(Bloomberg) — The undiscounted cost of giving birth at a hospital can vary by tens of thousands of dollars, a price range that is "largely random" and unexplainable by market factors, a California study found.
Charges for a non-complicated vaginal delivery in the most populated U.S. state ranged from $3,296 to $37,277, and from $8,312 to $70,908 for a non-complicated cesarean section, according to researchers at the University of California at San Francisco. Institutional and market factors could only explain 35 percent to 36 percent of the variation in charges, according to the study, released online today in the medical journal BMJ Open.
Health advocates nationwide are calling for more transparency in an industry where pricing variables are largely opaque. Data released by the U.S. Centers for Medicare and Medicaid Services (CMS) in May showed hospital charges for the same medical procedures vary by thousands of dollars across the country, even within the same city.

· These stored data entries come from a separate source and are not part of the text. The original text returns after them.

$ cat src/ocs_regs.svh
`ifndef OCS_REGS_SVH
`define OCS_REGS_SVH

// ----------------------------------------------------------------
// Register addresses
// ----------------------------------------------------------------
`define OCS_CLOCK_SWITCH_STATUS_ADDR 8'h36
`define OCS_INTERNAL_OSC_TRIM_ADDR 8'h38

// ----------------------------------------------------------------
// Field positions and reset values
// ----------------------------------------------------------------
`define OCS_ENGAGED_BIT 0
`define OCS_GEN_ENABLE_BIT 1
`define OCS_TRIM_RESET 8'h80
`define OCS_READ_IDLE 8'h00

// ----------------------------------------------------------------
// Source select codes
// ----------------------------------------------------------------
`define OCS_SEL_INTERNAL 2'h0
`define OCS_SEL_EXT_INPUT 2'h1
`define OCS_SEL_RC 2'h2
`define OCS_SEL_CRYSTAL 2'h3

// ----------------------------------------------------------------
// Internal oscillator timing
// ----------------------------------------------------------------
`define OCS_CLK_PERIOD_NS 10
`define OCS_INT_HALF_NS 5000
`define OCS_INT_HALF_CYC (`OCS_INT_HALF_NS / `OCS_CLK_PERIOD_NS)
`define OCS_TRIM_CENTER 10'h080
`define OCS_CNT_ONE 10'h001

`endif

$ cat src/ocs_pkg.sv
package ocs_pkg;

   // ----------------------------------------------------------------
   // Shared types
   // ----------------------------------------------------------------
   typedef logic [7:0] ocs_byte_t;

   // Internal to external switch sequence
   typedef enum logic [2:0] {
      SW_INTERNAL,
      SW_EDGE_ONE,
      SW_EDGE_TWO,
      SW_ALIGN,
      SW_EXTERNAL
   } ocs_sw_state_t;

   // Synchroniser state
   typedef struct packed {
      logic ff1;
      logic ff2;
      logic ff3;
      logic q;
   } ocs_sync_st_t;

   // Core state
   typedef struct packed {
      logic ext_gen_enable;
      logic ext_clock_engaged;
      logic [7:0] trim_factor;
      ocs_sw_state_t sw;
      logic int_level;
      logic [9:0] int_cnt;
      logic ext_prev;
      logic x4;
      logic x2;
      logic [7:0] rdata;
   } ocs_core_st_t;

endpackage

$ cat src/ocs_clock_select.sv
`include "ocs_regs.svh"

// Contract
// - Oscillator enable from system unit gates the selected source oscillator.
// - Clock x4 output is the selected source clock itself, undivided.
// - Clock x2 output runs at half the x4 frequency.
// - Wait mode leaves both output clocks running.
// - Stop mode halts the source output, hence both derived clocks.
// - Break state leaves both output clocks running.
// - Select 00 internal, 01 external input, 10 RC, 11 crystal.
// - Generator enable bit at 0x36 is read/write, starts switching, reset clears.
// - Generator enable ignored in monitor bypass and both factory test modes.
// - Engaged status bit reads 1 while external clock drives the system.
// - Trim value sets internal period; each step about 0.2 percent.
// - Wait two external rising edges, switch glitch-free, set status, stop internal.
// - After switching, only reset restores internal; no automatic fallback.
// - Internal or RC selected: second pin outputs x4 when enabled.
module ocs_clock_select (
   // Clock and reset
   input wire logic core_clk_in,
   input wire logic nrst_in,
   // Register port
   input wire ocs_pkg::ocs_byte_t addr_in,
   input wire ocs_pkg::ocs_byte_t wdata_in,
   input wire logic wr_in,
   input wire logic rd_in,
   output ocs_pkg::ocs_byte_t rdata_out,
   // System integration unit
   input wire logic osc_enable_from_sysint_in,
   input wire logic stop_mode_in,
   output logic clock_out_x4_out,
   output logic clock_out_x2_out,
   // Configuration and operating modes
   input wire logic source_select_hi_in,
   input wire logic source_select_lo_in,
   input wire logic monitor_bypass_in,
   input wire logic factory_test_mode_a_in,
   input wire logic factory_test_mode_b_in,
   input wire logic pin_clock_output_enable_in,
   // External source clocks
   input wire logic crystal_source_clock_in,
   input wire logic rc_source_clock_in,
   input wire logic ext_clock_pin_in,
   // Oscillator controls
   output logic crystal_osc_enable_out,
   output logic rc_osc_enable_out,
   output logic internal_osc_enable_out,
   output ocs_pkg::ocs_byte_t trim_factor_out,
   output logic internal_source_clock_out,
   // Second oscillator pin
   output logic osc_pin2_out,
   output logic osc_pin2_oe_out
);
   import ocs_pkg::*;

   // ----------------------------------------------------------------
   // Declarations
   // ----------------------------------------------------------------
   localparam ocs_core_st_t RST_ST = '{
      ext_gen_enable: 1'b0,
      ext_clock_engaged: 1'b0,
      trim_factor: `OCS_TRIM_RESET,
      sw: SW_INTERNAL,
      int_level: 1'b0,
      int_cnt: 10'h000,
      ext_prev: 1'b0,
      x4: 1'b0,
      x2: 1'b0,
      rdata: `OCS_READ_IDLE
   };

   ocs_core_st_t st_reg;
   ocs_core_st_t st_next;
   logic [1:0] sel;
   logic xtal_sync;
   logic rc_sync;
   logic ext_sync;
   logic ext_level;
   logic ext_rise;
   logic run;
   logic int_run;
   logic src_level;
   logic switch_ignored;
   logic switch_go;
   logic [9:0] half_cycles;

   // ----------------------------------------------------------------
   // Pin synchronisers
   // ----------------------------------------------------------------
   ocs_sync u_sync_xtal (
      .core_clk_in(core_clk_in),
      .nrst_in(nrst_in),
      .async_in(crystal_source_clock_in),
      .sync_out(xtal_sync)
   );

   ocs_sync u_sync_rc (
      .core_clk_in(core_clk_in),
      .nrst_in(nrst_in),
      .async_in(rc_source_clock_in),
      .sync_out(rc_sync)
   );

   ocs_sync u_sync_ext (
      .core_clk_in(core_clk_in),
      .nrst_in(nrst_in),
      .async_in(ext_clock_pin_in),
      .sync_out(ext_sync)
   );

   // ----------------------------------------------------------------
   // Source selection and gating
   // ----------------------------------------------------------------
   assign sel = {source_select_hi_in, source_select_lo_in};

   assign ext_level = (sel == `OCS_SEL_EXT_INPUT) ? ext_sync :
                      (sel == `OCS_SEL_RC) ? rc_sync :
                      (sel == `OCS_SEL_CRYSTAL) ? xtal_sync : 1'b0;
   assign ext_rise = ext_level & ~st_reg.ext_prev;

   assign run = osc_enable_from_sysint_in & ~stop_mode_in;
   assign int_run = run & ~st_reg.ext_clock_engaged;
   assign src_level = st_reg.ext_clock_engaged ? ext_level : st_reg.int_level;

   assign switch_ignored = monitor_bypass_in | factory_test_mode_a_in |
                           factory_test_mode_b_in;
   assign switch_go = st_reg.ext_gen_enable & ~switch_ignored &
                      (sel != `OCS_SEL_INTERNAL);

   assign half_cycles = 10'(`OCS_INT_HALF_CYC) + {2'h0, st_reg.trim_factor} -
                        `OCS_TRIM_CENTER;

   // ----------------------------------------------------------------
   // Next-state logic
   // ----------------------------------------------------------------
   always_comb begin
      st_next = st_reg;
      st_next.ext_prev = ext_level;

      // Internal oscillator model, one toggle per trimmed half period
      if (!int_run) begin
         st_next.int_level = 1'b0;
         st_next.int_cnt = 10'h000;
      end else if (st_reg.int_cnt >= half_cycles - `OCS_CNT_ONE) begin
         st_next.int_level = ~st_reg.int_level;
         st_next.int_cnt = 10'h000;
      end else begin
         st_next.int_cnt = st_reg.int_cnt + `OCS_CNT_ONE;
      end

      // Internal to external switch sequence
      case (st_reg.sw)
         SW_INTERNAL: begin
            if (switch_go) begin
               st_next.sw = SW_EDGE_ONE;
            end
         end
         SW_EDGE_ONE: begin
            if (!switch_go) begin
               st_next.sw = SW_INTERNAL;
            end else if (ext_rise) begin
               st_next.sw = SW_EDGE_TWO;
            end
         end
         SW_EDGE_TWO: begin
            if (!switch_go) begin
               st_next.sw = SW_INTERNAL;
            end else if (ext_rise) begin
               st_next.sw = SW_ALIGN;
            end
         end
         SW_ALIGN: begin
            if (!switch_go) begin
               st_next.sw = SW_INTERNAL;
            end else if (!ext_level && !st_reg.int_level) begin
               st_next.ext_clock_engaged = 1'b1;
               st_next.sw = SW_EXTERNAL;
            end
         end
         SW_EXTERNAL: begin
            st_next.sw = SW_EXTERNAL;
         end
         default: begin
            st_next.sw = SW_INTERNAL;
         end
      endcase

      if (run) begin
         st_next.x4 = src_level;
         if (src_level && !st_reg.x4) begin
            st_next.x2 = ~st_reg.x2;
         end
      end else begin
         st_next.x4 = 1'b0;
      end

      if (wr_in) begin
         case (addr_in)
            `OCS_CLOCK_SWITCH_STATUS_ADDR: begin
               st_next.ext_gen_enable = wdata_in[`OCS_GEN_ENABLE_BIT];
            end
            `OCS_INTERNAL_OSC_TRIM_ADDR: begin
               st_next.trim_factor = wdata_in;
            end
            default: begin
            end
         endcase
      end

      st_next.rdata = `OCS_READ_IDLE;
      if (rd_in) begin
         case (addr_in)
            `OCS_CLOCK_SWITCH_STATUS_ADDR: begin
               st_next.rdata[`OCS_GEN_ENABLE_BIT] = st_reg.ext_gen_enable;
               st_next.rdata[`OCS_ENGAGED_BIT] = st_reg.ext_clock_engaged;
            end
            `OCS_INTERNAL_OSC_TRIM_ADDR: begin
               st_next.rdata = st_reg.trim_factor;
            end
            default: begin
            end
         endcase
      end
   end

   // ----------------------------------------------------------------
   // State register
   // ----------------------------------------------------------------
   // Trim reset value
   always_ff @(posedge core_clk_in) begin
      if (!nrst_in) begin
         st_reg <= RST_ST;
      end else begin
         st_reg <= st_next;
      end
   end

   // ----------------------------------------------------------------
   // Outputs
   // ----------------------------------------------------------------
   assign rdata_out = st_reg.rdata;
   assign clock_out_x4_out = st_reg.x4;
   assign clock_out_x2_out = st_reg.x2;
   assign trim_factor_out = st_reg.trim_factor;
   assign internal_source_clock_out = st_reg.int_level;

   assign crystal_osc_enable_out = run & (sel == `OCS_SEL_CRYSTAL);
   assign rc_osc_enable_out = run & (sel == `OCS_SEL_RC);
   assign internal_osc_enable_out = int_run;

   assign osc_pin2_oe_out = pin_clock_output_enable_in &
                            ((sel == `OCS_SEL_INTERNAL) | (sel == `OCS_SEL_RC));
   assign osc_pin2_out = st_reg.x4;
endmodule // ocs_clock_select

"The market doesn't work and the system doesn't regulate it, so hospitals can charge what they want," said Renee Hsia, lead author of the study and associate professor at the UCSF School of Medicine. "The scary thing is, as patients, you don't have this information."
Hsia said the wide swing in the charges for hospital births probably exists across the United States.

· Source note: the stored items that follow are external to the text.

File: src/hw/flash_seq_pkg.sv
// Shared constants for the flash self-program sequencer
package flash_seq_pkg;
  localparam int PTR_W = 22;
  localparam int BLK_IDX_W = 6;
  localparam int BLK_BYTES = 64;
  localparam logic [5:0] BLK_LAST = 6'h3f;
  localparam logic [7:0] KEY_FIRST = 8'h55;
  localparam logic [7:0] KEY_SECOND = 8'haa;
  localparam logic [7:0] KEY_READ_VALUE = 8'h00;
  localparam logic [7:0] HOLD_RESET = 8'hff;
  // Control register bit positions
  localparam int CTL_PGM = 7;
  localparam int CTL_CFG = 6;
  localparam int CTL_ERASE = 4;
  localparam int CTL_ERR = 3;
  localparam int CTL_WRITE_ENABLE_BIT = 2;
  localparam int CTL_START = 1;
  // Control register reset values
  localparam logic PGM_RESET = 1'b0;
  localparam logic CFG_RESET = 1'b0;
  localparam logic ERASE_RESET = 1'b0;
  localparam logic ERR_RESET = 1'b1;
  localparam logic WRITE_ENABLE_BIT_RESET = 1'b0;
  localparam logic START_RESET = 1'b0;
  // Long write time
  localparam int CNT_W = 20;
  localparam int LONG_WRITE_MS = 2;
  localparam int CLK_FREQ_KHZ = 200_000;
  localparam int unsigned LONG_WRITE_CYCLES = LONG_WRITE_MS * CLK_FREQ_KHZ;
  typedef enum logic [1:0] {
    PTR_KEEP,
    PTR_POST_INC,
    PTR_POST_DEC,
    PTR_PRE_INC
  } ptr_mode_e;
endpackage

"I am certain that this variation is not isolated to California,'' she said. "It's 12 percent of the U.S. so for that reason it's somewhat generalizable. The only place where this might be different is certain states where they're starting to put caps on spending like in Massachusetts."
100,000 births
Researchers studied about 100,000 births as well as three sets of variables that could affect costs: patient characteristics, such as the mother's age and length of stay, hospital characteristics, such as profit or nonprofit status, and market factors including the wage index, which measures the cost of living. They determined these factors combined only explained about 35 percent of the variability in charge.
Anne McLeod, senior vice president of health policy for the California Hospital Association, said her organization doesn't dispute that charges vary widely, though she considers the study to have "a major flaw" because the authors looked at costs before they are discounted by insurers.
The relevant numbers are the discount prices negotiated between insurers and hospitals, which aren't public information, McLeod said.